Background: an optimization exercise with open tools, aiming at small area, a short achievable clock period and few clock cycles per item. Do not read the settings as production practice.
The RTL was checked by simulation tests, not by an equivalence proof against the original design.

--- run.sh ---
#!/bin/bash
# synth_recipe.tcl (not shown) runs the flow's synth.tcl, then flattens the netlist and writes it again
# the make line also repeats each setting of config.mk as NAME=value (left out here)
make -C /OpenROAD-flow-scripts/flow DESIGN_CONFIG=/design/flow/config.mk WORK_HOME=/design/flow/orfs CLKGATE_MAP_FILE= SYNTH_SCRIPT=/design/flow/synth_recipe.tcl finish
--- config.mk ---
export PLATFORM = sky130hd
export DESIGN_NAME = gradient_stop_colormap_unit
export DESIGN_NICKNAME = gradient_stop_colormap_unit
export VERILOG_FILES = /design/flow/design.v
export SDC_FILE = /design/flow/constraint.sdc
export NUM_CORES = 4
export LEC_CHECK = 0
export CAP_MARGIN = 20
export CORE_MARGIN = 2
export CORE_UTILIZATION = 40
export SLEW_MARGIN = 20
--- constraint.sdc ---
create_clock -name core_clock -period 9.0 [get_ports {clock}]
set_input_delay 1.8000 -clock core_clock [delete_from_list [all_inputs] [get_ports {clock}]]
set_output_delay 1.8000 -clock core_clock [all_outputs]
set_load 0.01 [all_outputs]
--- design.v ---
`timescale 1ns / 1ps
module gscm_front #(
   parameter int MAX_STOPS = 6
) (
   input  logic         clock,
   input  logic         reset,
   input  logic         csr_we,
   input  logic [2:0]   csr_index,
   input  logic [31:0]  csr_wdata,
   input  logic         in_valid,
   output logic         in_ready,
   input  logic [7:0]   in_level,
   output logic         out_valid,
   input  logic         out_ready,
   output logic [59:0]  out_item
);
   localparam int         STOP_REGS  = 6;
   localparam int         NUM_W      = 17;
   localparam int         CNT_W      = $clog2(MAX_STOPS + 1);
   localparam int         IDX_W      = $clog2(MAX_STOPS);
   localparam logic [3:0] MAX_CNT    = 4'(MAX_STOPS);
   localparam logic [7:0] LEVEL_MAX  = 8'hFF;
   logic [2:0]              stop_count_ff, stop_count_in;
   logic [MAX_STOPS*32-1:0] stops_ff, stops_in;
   logic                    a_valid_ff;
   logic [7:0]              a_span_ff, a_span_in;
   logic [7:0]              a_delta_ff, a_delta_in;
   logic [31:0]             a_sa_ff, a_sb_ff;
   logic                    b_valid_ff;
   logic [59:0]             b_item_ff, b_item_in;
   logic                    advance;
   logic [7:0]              lvl;
   logic [3:0]              cnt_ext;
   logic [CNT_W-1:0]        n_use;
   logic [IDX_W-1:0]        k_idx, kb_idx;
   logic [CNT_W-1:0]        k_next;
   logic                    stop_found;
   logic [31:0]             sa, sb;
   function automatic logic [NUM_W-1:0] mix_num(input logic [7:0] ca, input logic [7:0] cb,
                                                input logic [7:0] d, input logic [7:0] span);
      logic [15:0] prod_a;
      logic [15:0] prod_b;
      logic [15:0] num;
      prod_a  = {8'd0, ca} * {8'd0, 8'(span - d)};
      prod_b  = {8'd0, cb} * {8'd0, d};
      num     = prod_a + prod_b;
      mix_num = {num, 1'b0} + {9'd0, span};
   endfunction
   always_comb begin
      stop_count_in = stop_count_ff;
      stops_in      = stops_ff;
      if (csr_we) begin
         if (csr_index == 3'd0) begin
            stop_count_in = csr_wdata[2:0];
         end
         for (int i = 0; i < MAX_STOPS; i++) begin
            if ((i < STOP_REGS) && (csr_index == 3'(i + 1))) begin
               stops_in[i*32 +: 32] = csr_wdata;
            end
         end
      end
   end
   always_comb begin
      lvl     = (in_level > LEVEL_MAX) ? LEVEL_MAX : in_level;
      cnt_ext = {1'b0, stop_count_ff};
      if (cnt_ext == 4'd0) begin
         n_use = CNT_W'(1);
      end else if (cnt_ext > MAX_CNT) begin
         n_use = CNT_W'(MAX_STOPS);
      end else begin
         n_use = CNT_W'(cnt_ext);
      end
      k_idx      = '0;
      stop_found = 1'b0;
      for (int i = 1; i < MAX_STOPS; i++) begin
         if (!stop_found) begin
            if ((CNT_W'(i) < n_use) && (stops_ff[i*32 + 24 +: 8] < lvl)) begin
               k_idx = IDX_W'(i);
            end else begin
               stop_found = 1'b1;
            end
         end
      end
      k_next = CNT_W'(k_idx) + CNT_W'(1);
      kb_idx = (k_next < n_use) ? IDX_W'(k_next) : IDX_W'(n_use - CNT_W'(1));
      sa = '0;
      sb = '0;
      for (int i = 0; i < MAX_STOPS; i++) begin
         if (k_idx == IDX_W'(i)) begin
            sa = stops_ff[i*32 +: 32];
         end
         if (kb_idx == IDX_W'(i)) begin
            sb = stops_ff[i*32 +: 32];
         end
      end
      if (sb[31:24] > sa[31:24]) begin
         a_span_in = sb[31:24] - sa[31:24];
         if (lvl <= sa[31:24]) begin
            a_delta_in = 8'd0;
         end else if (lvl - sa[31:24] > a_span_in) begin
            a_delta_in = a_span_in;
         end else begin
            a_delta_in = lvl - sa[31:24];
         end
      end else begin
         a_span_in  = 8'd1;
         a_delta_in = 8'd0;
      end
   end
   always_comb begin
      advance   = !b_valid_ff || out_ready;
      b_item_in = {mix_num(a_sa_ff[23:16], a_sb_ff[23:16], a_delta_ff, a_span_ff),
                   mix_num(a_sa_ff[15:8],  a_sb_ff[15:8],  a_delta_ff, a_span_ff),
                   mix_num(a_sa_ff[7:0],   a_sb_ff[7:0],   a_delta_ff, a_span_ff),
                   a_span_ff, 1'b0};
   end
   assign in_ready  = advance;
   assign out_valid = b_valid_ff;
   assign out_item  = b_item_ff;
   always_ff @(posedge clock) begin
      if (reset) begin
         stop_count_ff <= 3'd2;
         stops_ff      <= '0;
         if (MAX_STOPS > 1) begin
            stops_ff[32 +: 32] <= 32'hFFFF_FFFF;
         end
         a_valid_ff    <= 1'b0;
         b_valid_ff    <= 1'b0;
      end else begin
         stop_count_ff <= stop_count_in;
         stops_ff      <= stops_in;
         if (advance) begin
            a_valid_ff <= in_valid;
            b_valid_ff <= a_valid_ff;
         end
      end
   end
   always_ff @(posedge clock) begin
      if (advance) begin
         a_span_ff  <= a_span_in;
         a_delta_ff <= a_delta_in;
         a_sa_ff    <= sa;
         a_sb_ff    <= sb;
         b_item_ff  <= b_item_in;
      end
   end
endmodule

:::

* EXERCISE
Everything from the line containing "export SDC_FILE = /design/flow/constraint.sdc" through the line containing "create_clock -name core_clock" in the material above should be retyped exactly, both ends included, and nothing more.

* RESPONSE TO THE TASK
export SDC_FILE = /design/flow/constraint.sdc
export NUM_CORES = 4
export LEC_CHECK = 0
export CAP_MARGIN = 20
export CORE_MARGIN = 2
export CORE_UTILIZATION = 40
export SLEW_MARGIN = 20
--- constraint.sdc ---
create_clock -name core_clock -period 9.0 [get_ports {clock}]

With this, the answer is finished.